◆ TASK REQUIREMENTS:
Scan the records for the string "period"; copy each line where it occurs.

Collected data
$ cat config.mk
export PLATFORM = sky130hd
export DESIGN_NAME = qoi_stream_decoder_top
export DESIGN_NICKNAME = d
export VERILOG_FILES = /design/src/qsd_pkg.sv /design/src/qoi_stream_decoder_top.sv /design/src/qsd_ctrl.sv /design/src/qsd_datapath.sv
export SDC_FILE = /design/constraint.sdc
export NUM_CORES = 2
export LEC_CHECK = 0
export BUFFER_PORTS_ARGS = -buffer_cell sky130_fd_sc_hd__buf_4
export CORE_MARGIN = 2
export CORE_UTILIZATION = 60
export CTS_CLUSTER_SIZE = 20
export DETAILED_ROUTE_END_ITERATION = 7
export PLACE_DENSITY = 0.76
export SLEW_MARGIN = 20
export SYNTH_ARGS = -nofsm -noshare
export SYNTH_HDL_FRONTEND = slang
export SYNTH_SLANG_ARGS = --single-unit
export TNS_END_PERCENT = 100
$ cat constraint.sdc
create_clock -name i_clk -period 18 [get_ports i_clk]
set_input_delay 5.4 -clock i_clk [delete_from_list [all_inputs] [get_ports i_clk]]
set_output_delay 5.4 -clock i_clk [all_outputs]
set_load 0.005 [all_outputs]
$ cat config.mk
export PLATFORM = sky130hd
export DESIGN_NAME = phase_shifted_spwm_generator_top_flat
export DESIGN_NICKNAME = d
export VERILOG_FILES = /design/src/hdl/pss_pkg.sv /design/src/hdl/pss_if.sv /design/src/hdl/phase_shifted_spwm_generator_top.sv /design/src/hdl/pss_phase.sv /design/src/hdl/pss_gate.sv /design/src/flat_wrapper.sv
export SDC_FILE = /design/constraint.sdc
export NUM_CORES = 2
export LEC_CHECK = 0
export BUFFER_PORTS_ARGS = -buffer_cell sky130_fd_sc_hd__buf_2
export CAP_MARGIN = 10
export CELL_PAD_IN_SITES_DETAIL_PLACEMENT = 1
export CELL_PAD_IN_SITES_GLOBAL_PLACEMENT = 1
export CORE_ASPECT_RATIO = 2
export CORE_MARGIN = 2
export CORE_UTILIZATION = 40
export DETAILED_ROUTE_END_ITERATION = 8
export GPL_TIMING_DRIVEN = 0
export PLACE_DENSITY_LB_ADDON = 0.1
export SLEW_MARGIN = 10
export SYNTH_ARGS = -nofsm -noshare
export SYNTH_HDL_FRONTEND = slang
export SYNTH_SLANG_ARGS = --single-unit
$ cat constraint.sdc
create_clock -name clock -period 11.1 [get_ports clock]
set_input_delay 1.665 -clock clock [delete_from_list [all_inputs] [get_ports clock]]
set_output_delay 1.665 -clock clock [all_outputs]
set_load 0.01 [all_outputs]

◆ RESPONSE:
create_clock -name i_clk -period 18 [get_ports i_clk]
create_clock -name clock -period 11.1 [get_ports clock]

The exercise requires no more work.